Debate Den Uyl and Wiegel on television (Peters, Hans / Anefo, 1977)
Debate Den Uyl and Wiegel on television (Peters, Hans / Anefo, 1977)

Subproject The Voice of the People: Netherlands

Duration
1 September 2020 until 31 August 2023
Project member(s)
Ploeg, S.J. (Solange)
Project type
Research

In this subproject of The Voice of the People, Solange Ploeg explores the articulation, mediatisation and construction of popular expectations of democracy in postwar Netherlands with a focus on the years between 1945 and the early 1980s.

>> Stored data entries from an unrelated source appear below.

File: src/rtl/shift_pkg.sv
// Shared types and constants for the multi-cycle shift sequencer.
package shift_pkg;

    localparam int DEFAULT_WIDTH = 32;

    typedef enum logic {
        DIR_LEFT  = 1'b0,
        DIR_RIGHT = 1'b1
    } dir_e;

    typedef enum logic [1:0] {
        IDLE  = 2'd0,
        SHIFT = 2'd1,
        DONE  = 2'd2
    } state_e;

endpackage

File: src/rtl/shift_step.sv
// Combinational single-position shifter; the vacated bit takes the supplied fill value.
module shift_step
    import shift_pkg::*;
#(
    parameter int WIDTH = DEFAULT_WIDTH
) (
    input  logic [WIDTH-1:0] data,
    input  dir_e             dir,
    input  logic             fill,
    output logic [WIDTH-1:0] data_o
);

    always_comb begin
        if (dir == DIR_RIGHT) begin
            data_o = {fill, data[WIDTH-1:1]};
        end else begin
            data_o = {data[WIDTH-2:0], fill};
        end
    end

endmodule

File: src/rtl/shift_sequencer.sv
// Multi-cycle shift controller: one shift step per clock, valid/ready on both sides.
// Optional rotate mode (extra in_rot port) is enabled by defining SHIFT_ROTATE_EN.
module shift_sequencer
    import shift_pkg::*;
#(
    parameter int WIDTH = DEFAULT_WIDTH,
    parameter int CNT_W = $clog2(WIDTH)
) (
    input  logic             clk,
    input  logic             rst_n,
    input  logic             in_valid,
    output logic             in_ready,
    input  logic [WIDTH-1:0] in_a,
    input  logic [CNT_W-1:0] in_amt,
    input  logic             in_dir,
`ifdef SHIFT_ROTATE_EN
    input  logic             in_rot,
`endif
    output logic             out_valid,
    input  logic             out_ready,
    output logic [WIDTH-1:0] out_result,
    output logic             busy
);

    state_e           r_state;
    state_e           w_state_next;
    logic [WIDTH-1:0] r_data;
    logic [WIDTH-1:0] w_data_next;
    logic [CNT_W-1:0] r_cnt;
    logic [CNT_W-1:0] w_cnt_next;
    dir_e             r_dir;
    dir_e             w_dir_next;
    logic [WIDTH-1:0] w_step;
    logic             w_fill;

`ifdef SHIFT_ROTATE_EN
    logic r_rot;
    logic w_rot_next;

    // Rotate feeds the bit leaving one end back into the other end.
    assign w_fill = r_rot & ((r_dir == DIR_LEFT) ? r_data[WIDTH-1] : r_data[0]);
`else
    assign w_fill = 1'b0;
`endif

    shift_step #(
        .WIDTH (WIDTH)
    ) u_step (
        .data   (r_data),
        .dir    (r_dir),
        .fill   (w_fill),
        .data_o (w_step)
    );

    always_ff @(posedge clk or negedge rst_n) begin
        if (!rst_n) begin
            r_state <= IDLE;
            r_data  <= '0;
            r_cnt   <= '0;
            r_dir   <= DIR_LEFT;
`ifdef SHIFT_ROTATE_EN
            r_rot   <= 1'b0;
`endif
        end else begin
            r_state <= w_state_next;
            r_data  <= w_data_next;
            r_cnt   <= w_cnt_next;
            r_dir   <= w_dir_next;
`ifdef SHIFT_ROTATE_EN
            r_rot   <= w_rot_next;
`endif
        end
    end

    always_comb begin
        w_state_next = r_state;
        w_data_next  = r_data;
        w_cnt_next   = r_cnt;
        w_dir_next   = r_dir;
`ifdef SHIFT_ROTATE_EN
        w_rot_next   = r_rot;
`endif
        case (r_state)
            IDLE: begin
                if (in_valid) begin
                    w_data_next  = in_a;
                    w_cnt_next   = in_amt;
                    w_dir_next   = dir_e'(in_dir);
`ifdef SHIFT_ROTATE_EN
                    w_rot_next   = in_rot;
`endif
                    w_state_next = (in_amt == '0) ? DONE : SHIFT;
                end
            end
            SHIFT: begin
                w_data_next = w_step;
                w_cnt_next  = r_cnt - CNT_W'(1);
                // The last step is taken on the cycle the counter reads one.
                if (r_cnt <= CNT_W'(1)) begin
                    w_state_next = DONE;
                end
            end
            DONE: begin
                if (out_ready) begin
                    w_state_next = IDLE;
                end
            end
            default: begin
                w_state_next = IDLE;
            end
        endcase
    end

    assign in_ready   = rst_n && (r_state == IDLE);
    assign out_valid  = (r_state == DONE);
    assign busy       = (r_state == SHIFT) || (r_state == DONE);
    assign out_result = r_data;

endmodule

File: config.mk
export PLATFORM = sky130hd
export DESIGN_NAME = shift_sequencer
export DESIGN_NICKNAME = d
export VERILOG_FILES = /design/src/rtl/shift_pkg.sv /design/src/rtl/shift_step.sv /design/src/rtl/shift_sequencer.sv
export SDC_FILE = /design/constraint.sdc
export NUM_CORES = 1
export LEC_CHECK = 0
export ABC_AREA = 1
export BUFFER_PORTS_ARGS = -buffer_cell sky130_fd_sc_hd__buf_2
export CORE_MARGIN = 5
export CORE_UTILIZATION = 38
export DETAILED_ROUTE_END_ITERATION = 16
export GPL_ROUTABILITY_DRIVEN = 0
export GPL_TIMING_DRIVEN = 0
export SYNTH_ARGS = -nofsm -noshare
export SYNTH_HDL_FRONTEND = slang
export SYNTH_SLANG_ARGS = --single-unit
File: constraint.sdc
create_clock -name clk -period 2.5 [get_ports clk]
set_input_delay 0.5 -clock clk [delete_from_list [all_inputs] [get_ports clk]]
set_output_delay 0.5 -clock clk [all_outputs]
set_load 0.01 [all_outputs]
# == Word level (Yosys, flattened, before mapping) ==
# Cells that the tools add are included.
# word_totals
input_bits,42
register_bits,40
# classes
order_cmp,1
n_eq_ne,5
reduce_logical,8
addsub,1
n_mux,10
# op_table
operator,count
32-bit two-way mux,2
32-bit one-hot mux with 2 select lines,1
5-bit one-hot mux with 2 select lines,1
2-bit two-way mux,4
2-bit one-hot mux with 3 select lines,1
"5-bit by 1-bit <= comparator with 1-bit output, second input constant",1
5-bit zero test,1
5-bit two-way mux,1
"5-bit by 1-bit subtractor with 5-bit output, second input constant",1
"2-bit inequality test, second input constant",2
2-bit AND reduction,2
3-bit AND reduction,1
"2-bit by 1-bit equality test with 1-bit output, second input constant",1
"2-bit equality test, second input constant",1
2-bit zero test,1
"2-bit by 1-bit inequality test with 1-bit output, second input constant",1
2-bit nonzero test,1
1-bit logical AND,1
1-bit logical OR,1

# == Longest topological paths before layout ==
# Gate-level depths: netlist of the first run.
# logic_depth
word_depth,4
ltp_mapped,10
depth_no_buf,9

# == Hierarchy ==
# From an unflattened synthesis of the first run, not the netlist that was laid out.
# hier_totals
hier_cells,358
hier_area_um2,2492.4
# by_module_without_submodules
module,cells_per_inst,area_per_inst_um2,instances
shift_sequencer,254,1998.2,1
shift_step,104,494.2,1

# == Least setup slack after synthesis of the first run ==
# OpenSTA, ideal clock, no wires.
# synth_path
kind,register to register
startpoint,register r_state[1]
endpoint,register r_cnt[1]
stages_incl_launch_ff,9
slack_ps,1100
setup_ps,125
arrival_ps,1276
synth_period_minus_slack_ps,1400
required_ps,2375
cell_sequence,dfrtp_1 > inv_1 > ha_1 > buf_6 > o21ai_2 > inv_4 > buf_6 > o211ai_2 > o21ai_1
# synth_between
elab_chain_cells,3
elab_cells_between_ends,6
# synth_lines
element,line,rtl
from (decl),shift_sequencer.sv:25,state_e r_state;
from (signal assigned),shift_sequencer.sv:65,r_state <= w_state_next;
2-bit by 1-bit equality test with 1-bit output / 2-bit zero test (equally long branches),shift_sequencer.sv:83,case (r_state)
2-bit nonzero test (no source line) / 2-bit inequality test (equally long branches),-,
2-bit AND reduction (no source line),-,
to (signal assigned),shift_sequencer.sv:67,r_cnt <= w_cnt_next;
to (decl),shift_sequencer.sv:29,logic [CNT_W-1:0] r_cnt;
# Parallel ways exist; a longest one is shown, timed or not.
# A chain may end at the register's enable or synchronous reset.

# == Worst setup path in the final report of the first run ==
# layout_path
startpoint,input port rst_n
endpoint,output port in_ready
# layout_between
elab_chain_cells,1
# layout_lines
element,line,rtl
from (decl),shift_sequencer.sv:10,"input logic rst_n,"
1-bit logical AND,shift_sequencer.sv:114,assign in_ready = rst_n && (r_state == IDLE);
to (decl),shift_sequencer.sv:12,"output logic in_ready,"
# Every way passes these cells.

==> results of run 1 <==
[worst paths after layout]
| check | depth (start not counted) | endpoint | slack (ns) | startpoint |
|---|---|---|---|---|
| setup / recovery | 4 | in_ready | 0.49 | rst_n |
| hold / removal | 1 | r_cnt[1] | 0.34 | rst_n |
| setup reg to reg | 8 | out_result[17] | 0.91 | r_state[1] |
| hold reg to reg | 2 | r_cnt[4] | 0.51 | r_cnt[4] |
| max in group asynchronous | 1 | out_result[29] | 1.57 | rst_n |
| min in group clk | 3 | r_dir | 0.47 | in_dir |
[area by class of cell]
class / instances / area [sq um] / area share [%]
inverter: 36 / 137.6 / 4.597
sequential: 40 / 1001 / 33.43
clock inverter: 2 / 35.03 / 1.170
buffer: 19 / 146.4 / 4.889
tap: 77 / 96.34 / 3.218
timing repair buffer: 76 / 380.4 / 12.70
clock buffer: 6 / 72.57 / 2.424
multi-input combinational: 231 / 1125 / 37.57
[metrics by stage]
step           instances  total power (W)  instance area [sq um]  worst slack, ns
6_report             487         0.004430                   2994           0.4875
4_1_cts              487         0.004467                   2994           0.3989
3_5_place_dp         479         0.003932                   2887           0.4111
5_1_grt              487         0.004882                   2994           0.2303
3_3_place_gp         479         0.003885                   2887           0.3994
2_1_floorplan        326         0.003062                   2410            1.100
[cells in the mapped netlist (all sizes together)]
master,count
buf,19
ha,5
o211ai,14
nand4,1
nand3,23
o21bai,1
inv,36
o21ai,32
nand2,100
nor2,25
a21oi,30
dfrtp,40
[power by group through the flow]
stage / combinational (W) / sequential (W) / clock, W
final: 0.00263 / 0.00128 / 0.000527
after global routing: 0.00299 / 0.00132 / 0.000568
after CTS: 0.00266 / 0.00127 / 0.000535
after detailed placement: 0.00265 / 0.00129 / 0
after global placement: 0.00261 / 0.00128 / 0
after floorplan: 0.00172 / 0.00134 / 0
[logic make-up after synthesis]
kind of cell | after synthesis | share of synthesized area (%)
AOI/OAI and AO/OA | 77 | 19.16
adders and majority gates | 5 | 2.596
buffers and inverters | 55 | 11.79
DFF | 40 | 41.54
and+or+nand+nor | 149 | 24.92
[registers in the layout (all words and copies together), names as in the netlist]
signal      cells
r_state         2
r_cnt           5
out_result     32
r_dir           1
[worst register-to-register path: stages, from the launching register on]
cell and delay [ns]:
dfrtp_1 0.40, inv_1 0.09, ha_1 0.17, buf_6 0.15
inv_2 0.08, nor2_4 0.09, buf_2 0.27, a21oi_1 0.11
a21oi_1 0.16
[routing by layer]
metal | share of wire [%] | up-vias | wire, um
met5 | 0 | - | 0
met4 | 0.77 | 0 | 56
met3 | 5.5 | 4 | 401
met2 | 47 | 66 | 3411
met1 | 46 | 1141 | 3363
li1 | - | 1218 | -
==> summary.md, run 1 <==
| Metric | Value |
|---|---|
| GRT busiest layer | `met2` |
| Distinct cell type count after synthesis | `21` |
| Synth area leader | `dfrtp_1` |
| Sw frac | `48.50%` |
| Worst hold slack | `0.3397 ns` |
| Cts repair resizes | `0` |
| Crit Path Category | `in2out` |
| Worst setup EP type | `output port` |
| Vias in the first global route | `2405` |
| CP Max Fanout | `41` |
| DP HPWL | `5.260 mm` |
| Hold Crit Class | `in2async` |
| #FFs+latches synth | `40` |
| Endpoints failing hold | `0` |
| Via count | `2429` |
| Syn nets | `373` |
| TritonCTS Buffers | `5` |
| Pre-antenna DRT Iters | `4` |
| Core footprint | `6241 sq um` |
| Initial antenna violation count | `0` |
| Top-level I/O count | `77` |
| Cell count after synthesis | `326` |
| Peak Freq | `496.9 MHz` |
| Sequential Power Share | `28.8%` |
| RSZ-0062 raised after global routing | `no` |
| # fillers | `674` |
| Max cap viols | `0` |
| Top cell type's share of synthesized area | `41.54%` |
| Setup Viol. Count Final | `0` |
| Avg Cell Area, Syn | `7.392 sq um` |
| Most frequent cells in the layout | `nand2_1 (99), buf_2 (85), dfrtp_1 (40), inv_1 (34), a21oi_1 (30)` |
| Std-Cell Rows | `29` |
| CTS max path bufs | `2` |
| Synth warn | `0` |
| Met2 GRT Util | `29.85%` |
| Clock period minus worst slack | `2.012 ns` |
| Critical Path Slowest Stage Cell | `buf_2` |
| Met1 Usage GRT | `27.02%` |
| Final Util | `47.98%` |
| Post-Route WL | `7.233 mm` |
| Clock Root Buffer | `clkbuf_8` |
| Initial Utilization | `38.61%` |
| Area grow syn2layout | `24.25%` |
| Setup Fix Bufs, Post-CTS | `0` |
| I/O Buffers | `76` |
| Crit path cell chain | `buf_2 -> nand2_1 -> inv_1 -> buf_2` |
| N_diodes | `0` |
| Run status | `finished, final reports clean` |
| Sum Neg Setup Slack | `0 ns` |
| Most frequent CP cell | `buf_2` |
| Crit path max-delay family | `buffers and inverters` |
| LEAKAGE | `1.562 nW` |
| Die width | `89.64 um` |
| Commonest non-fill, non-tap cell in the layout | `nand2_1` |
| CP Buf/Inv Count | `3` |
| WP data arrival | `1.51 ns` |
| Slowest stage delay, CP | `0.70 ns` |
| TritonCTS clock tree | `done` |
| Final period utilization | `80.50%` |
| Internal power | `0.002282 W` |
| GR Overflow Total | `0` |
| Wire per inst | `14.85 um` |
| H-tree depth | `2` |
| WP data required | `2.00 ns` |
| Switching power total | `0.002148 W` |
| Via density | `4.988` |
| Synth Cell Area | `2410 sq um` |
| Worst Skew | `0.007008 ns` |
| Met3 Usage GRT | `4.380%` |
| Peak supply drop | `0.0006221 V` |
| Die height | `89.64 um` |
| Clk network pwr share | `11.9%` |
| Area contributors post-synth | `dfrtp_1 (42%), nand2_1 (15%), a21oi_1 (6.2%), inv_1 (5.3%), nand3_1 (4.8%)` |
| DRT iter0 DRCs | `122` |
| # hold bufs at CTS | `0` |
| DRC Markers | `0` |
| Worst slew pin tran | `0.9355 ns` |
| PwrDens | `1480 nW/um^2` |
| Sequential share of the synthesized area | `41.54%` |
| DRT antenna net count | `0` |
| First-pass GRT wire length | `11.74 mm` |
| TritonCTS Sinks | `40` |
| Clk_lat worst skew | `0.29 ns` |
| Max-slew violations | `0` |
| Combinational share of power | `59.3%` |
| Pin count of the biggest net entering global routing | `42` |
| Crit start category | `input port` |
| Gr usage total | `19.18%` |
| Slew margin rel. | `37.63%` |
| Layout cell share with drive strength beyond 1 | `28.29%` |
| Clk slew on worst S/H paths | `0.08 ns` |
| Nets | `456` |
| Die area | `8034 sq um` |
Power figures use the tool's default switching activity.
==> run 2, diff against run 1 <==
Settings changed: ABC_AREA 1 to 0.
Clock period 2.5 ns to 1.6 ns, I/O delays scaled along.
==> summary.md, run 2 <==
| Metric | Value |
|---|---|
| Crit start category | `flop (was input port)` |
| PwrDens | `2360 nW/um^2 (was 1480 nW/um^2)` |
| TritonCTS Sinks | `40 (unchanged)` |
| Slew margin rel. | `64.21% (was 37.63%)` |
| Worst Skew | `0.006321 ns (was 0.007008 ns)` |
| Setup Viol. Count Final | `0 (unchanged)` |
| Synth Cell Area | `2484 sq um (was 2410 sq um)` |
| DP HPWL | `4.565 mm (was 5.260 mm)` |
| Clk_lat worst skew | `0.30 ns (was 0.29 ns)` |
| Slowest stage delay, CP | `0.40 ns (was 0.70 ns)` |
| DRT antenna net count | `0 (unchanged)` |
| Worst slew pin tran | `0.5369 ns (was 0.9355 ns)` |
| Largest family of logic cells by synthesized area | `compound AO/OA/AOI/OAI gates (was simple AND/OR/NAND/NOR gates)` |
| Post-synth EDFFs | `0 (unchanged)` |
| # placed instances | `392 (was 479)` |
| Synth Area in Adders | `2.519% (was 2.596%)` |
| Crit path cell chain | `inv_2 -> ha_4 -> mux2i_4 -> buf_6 -> buf_12 -> a211oi_2 -> a21o_1 (was buf_2 -> nand2_1 -> inv_1 -> buf_2)` |
| Critical Path Slowest Stage Cell | `dfrtp_1 (was buf_2)` |
| Cell count after synthesis | `239 (was 326)` |
| Most frequent cells after synthesis | `dfrtp_1 (40), mux2i_1 (35), nor2_1 (33) (was nand2_1 (99), dfrtp_1 (40), inv_1 (34))` |
| Max-slew violations | `0 (unchanged)` |
| I/O Buffers | `76 (unchanged)` |
| Synth area leader | `dfrtp_1 (unchanged)` |
| Endpoints failing hold | `8 (was 0)` |
| DRC Markers | `0 (unchanged)` |
| Area contributors post-synth | `dfrtp_1 (40%), mux2i_1 (14%), a21o_1 (9.1%), a211oi_2 (8.6%), nor2_1 (5.0%) (was dfrtp_1 (42%), nand2_1 (15%), a21oi_1 (6.2%), inv_1 (5.3%), nand3_1 (4.8%))` |
| Run status | `finished, violations left (was finished, final reports clean)` |
| Syn nets | `286 (was 373)` |
| Sequential share of the synthesized area | `40.30% (was 41.54%)` |
| Post-route cell area | `3207 sq um (was 2994 sq um)` |
| LEAKAGE | `1.686 nW (was 1.562 nW)` |
| Post-Route WL | `6.407 mm (was 7.233 mm)` |
| #FFs+latches synth | `40 (unchanged)` |
| Synth warn | `0 (unchanged)` |
| Hold Crit Class | `in2async (unchanged)` |
| Via density | `5.351 (was 4.988)` |
| Die area | `8253 sq um (was 8034 sq um)` |
| Final Util | `50.50% (was 47.98%)` |
| Clock Root Buffer | `clkbuf_8 (unchanged)` |
| Top-level I/O count | `77 (unchanged)` |
| Tot Pwr | `0.007568 W (was 0.004430 W)` |
| Commonest non-fill, non-tap cell in the layout | `buf_2 (was nand2_1)` |
| Worst setup EP type | `flop (was output port)` |
| Final period utilization | `97.04%` |
| GR Overflow Total | `0 (unchanged)` |
| Vias in the first global route | `2158 (was 2405)` |
| Synth Area in Compound Gates | `26.65% (was 19.16%)` |
| TritonCTS clock tree | `done (unchanged)` |
| WP data arrival | `1.75 ns (was 1.51 ns)` |
| Post-Synth XOR/XNOR Area | `0% (unchanged)` |
| Main synth FF type | `dfrtp_1 (unchanged)` |
| CTS max path bufs | `2 (unchanged)` |
| Avg Cell Area, Syn | `10.39 sq um (was 7.392 sq um)` |
| Std-Cell Rows | `29 (unchanged)` |
| Failing checks | `hold timing` |
| Pre-antenna DRT Iters | `4 (unchanged)` |
| Post-synthesis mux area share | `14.56% (was 0%)` |
| N_diodes | `0 (unchanged)` |
| Pin count of the biggest net entering global routing | `42 (unchanged)` |
| Max cap viols | `0 (unchanged)` |
| Most frequent cell after synthesis | `dfrtp_1 (was nand2_1)` |
| Area grow syn2layout | `29.12% (was 24.25%)` |
| Synth Area in Simple Gates | `9.622% (was 24.92%)` |
| Fin cells | `402 (was 487)` |
| CP Max Fanout | `10 (was 41)` |
| Initial antenna violation count | `0 (unchanged)` |
| Initial Utilization | `39.11% (was 38.61%)` |
| RSZ-0062 raised after global routing | `yes (was no)` |
| Peak Freq | `644.0 MHz` |
| Most frequent cells in the layout | `buf_2 (77), dfrtp_1 (40), mux2i_1 (34), nor2_1 (33), a21o_1 (30) (was nand2_1 (99), buf_2 (85), dfrtp_1 (40), inv_1 (34), a21oi_1 (30))` |
| Crit Path Category | `reg2reg (was in2out)` |
| Gr usage total | `15.54% (was 19.18%)` |
| Ys async rst share | `100.0% (unchanged)` |
| Peak supply drop | `0.001479 V (was 0.0006221 V)` |
| Top cell type's share of synthesized area | `40.30% (was 41.54%)` |
| WP data required | `1.79 ns (was 2.00 ns)` |
| Worst hold slack | `-0.009260 ns (was 0.3397 ns)` |
| DRT iter0 DRCs | `98 (was 122)` |
| DP Area | `2960 sq um (was 2887 sq um)` |
| H-tree depth | `2 (unchanged)` |
| Nets | `372 (was 456)` |
| Via count | `2151 (was 2429)` |
| Distinct cell type count after synthesis | `31 (was 21)` |
| Die height | `90.85 um (was 89.64 um)` |
| TritonCTS Buffers | `5 (unchanged)` |
| Die width | `90.85 um (was 89.64 um)` |
| Crit path max-delay family | `buffers and inverters (unchanged)` |
| Layout cell share with drive strength beyond 1 | `40.92% (was 28.29%)` |
| Wire per inst | `15.94 um (was 14.85 um)` |
| Core footprint | `6350 sq um (was 6241 sq um)` |
| Max reg flops | `32 (unchanged)` |
| First-pass GRT wire length | `10.62 mm (was 11.74 mm)` |
| Clock period minus worst slack | `1.553 ns` |
| Clk slew on worst S/H paths | `0.08 ns (about the same)` |
| CP Buf/Inv Count | `3 (unchanged)` |
==> run 2: cell types whose count changed after synthesis, moves of 13 or more <==
cell	previous run	this run
a211oi_1	0	13
a211oi_2	0	17
a21o_1	0	30
a21oi_1	30	1
inv_1	34	6
mux2i_1	0	35
nand2_1	99	6
nand3_1	23	0
o211ai_1	13	0
o21ai_1	15	0
==> run 2: cells by family after synthesis <==
group / after synthesis
and+or+nand+nor: 52
DFF: 40
buffers and inverters: 27
AOI/OAI and AO/OA: 79
muxes: 36
adders and majority gates: 5
==> run 2: per-stage QoR <==
stage,setup TNS (ns),worst slack (ns)
after floorplan,0,0.07211
after global placement,-3.043,-0.1833
after detailed placement,-3.212,-0.1753
after CTS,0,0.005824
after global routing,-0.1028,-0.01862
final,0,0.04728
==> run 2: layout make-up <==
class	count	area (sq um)
inverters	6	22.52
clock buffers	5	68.82
multi-input cells	172	1358
repair buffers	79	405.4
fillers	598	3143
flip-flops and latches	40	1001
plain buffers	21	195.2
well taps	77	96.34
clock inverters	2	60.06
==> run 2: path summary, 6_finish.rpt <==
path / to / slack, ns / startpoint / cells past startpoint
max: out_result[14] / 0.05 / r_state[0] / 7
min: out_result[13] / -0.009 / rst_n / 1
max reg2reg: out_result[14] / 0.05 / r_state[0] / 7
min reg2reg: out_result[31] / 0.52 / out_result[31] / 2
max in group asynchronous: out_result[8] / 1.23 / rst_n / 1
min in group clk: r_dir / 0.27 / in_dir / 2
==> run 2: layer usage <==
metal	vias up	share of wire (%)	track usage, %
met5	-	0	0
met4	0	1.2	4.645
met2	50	47	24.09
li1	1042	-	-
met1	1052	48	21.66
met3	7	4.4	3.417
==> run 2: power by group <==
group	switching, W	internal, W	total (W)	leakage (nW)
clock network	0.000365	0.000614	0.000979	0.0642
logic	0.00232	0.00218	0.00450	1.13
registers	0.000545	0.00154	0.00209	0.488
==> run 2: timing repair <==
action	in CTS	in global routing
hold buffers	0	0
buffers inserted	2	1
setup endpoints to repair	39	36
pin swaps	0	1
gates resized for setup	21	9
==> run 2: worst register-to-register path, stage by stage (launching register included) <==
cell,delay (ns)
dfrtp_1,0.40
inv_2,0.10
ha_4,0.18
mux2i_4,0.24
buf_6,0.18
buf_12,0.15
a211oi_2,0.04
a21o_1,0.16
<file path="config.mk">
export PLATFORM = sky130hd
export DESIGN_NAME = stack_sequencer
export DESIGN_NICKNAME = d
export VERILOG_FILES = /design/src/rtl/stack_sequencer.sv
export SDC_FILE = /design/constraint.sdc
export NUM_CORES = 1
export LEC_CHECK = 0
export ABC_AREA = 1
export CAP_MARGIN = 20
export CORE_MARGIN = 4
export CORE_UTILIZATION = 30
export DETAILED_ROUTE_END_ITERATION = 10
export SLEW_MARGIN = 20
export SYNTH_ARGS = -nofsm -noshare
export SYNTH_HDL_FRONTEND = slang
export SYNTH_SLANG_ARGS = --single-unit
</file>
<file path="constraint.sdc">
create_clock -name clk -period 11.87 [get_ports clk]
set_clock_uncertainty 0.15 [all_clocks]
set_input_delay 1.187 -clock clk [delete_from_list [all_inputs] [get_ports clk]]
set_output_delay 1.187 -clock clk [all_outputs]
set_load 0.02 [all_outputs]
</file>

At the heart of the investigation are a range of communicative practices and media platforms through which the voice of the people entered the public sphere: newspapers that commissioned and published opinion polls and letters to the editor, radio, and television, which early on experimented with formats in which citizens were given the opportunity to speak their minds on the political issues of the day.

First of all, the subproject offers an analysis of what ordinary citizens expected from politicians and the political system and how they imagined their own role in the postwar political order.

Second, Solange investigates the role played by the mass media – newspapers, radio and television – in mediating and constructing popular expectations and perceptions of democracy. Paying attention to the introduction of a range of new formats – such as voxpops and discussion programmes – Solange uses the CLARIAH MediaSuite and the archives of major newspapers and broadcasting organisations to analyse both the content of popular expectations of democracy and how journalists reflected on their role in offering a platform for the political opinions of ordinary citizens.

Finally, the subproject also offers an analysis of the role played by ‘experts’, particularly social scientists and pollsters, in conceptualizing and framing the relationship between ordinary citizens and the political system. These experts played a prominent role in the public debate about postwar democracy thanks to the stage offered to them by the mass media. How did they make sense of abstract notions like ‘the people’ and ‘democratic citizenship’? Which assumptions about popular expectations and knowledge of politics lay behind their discussions of postwar democracy and political representation?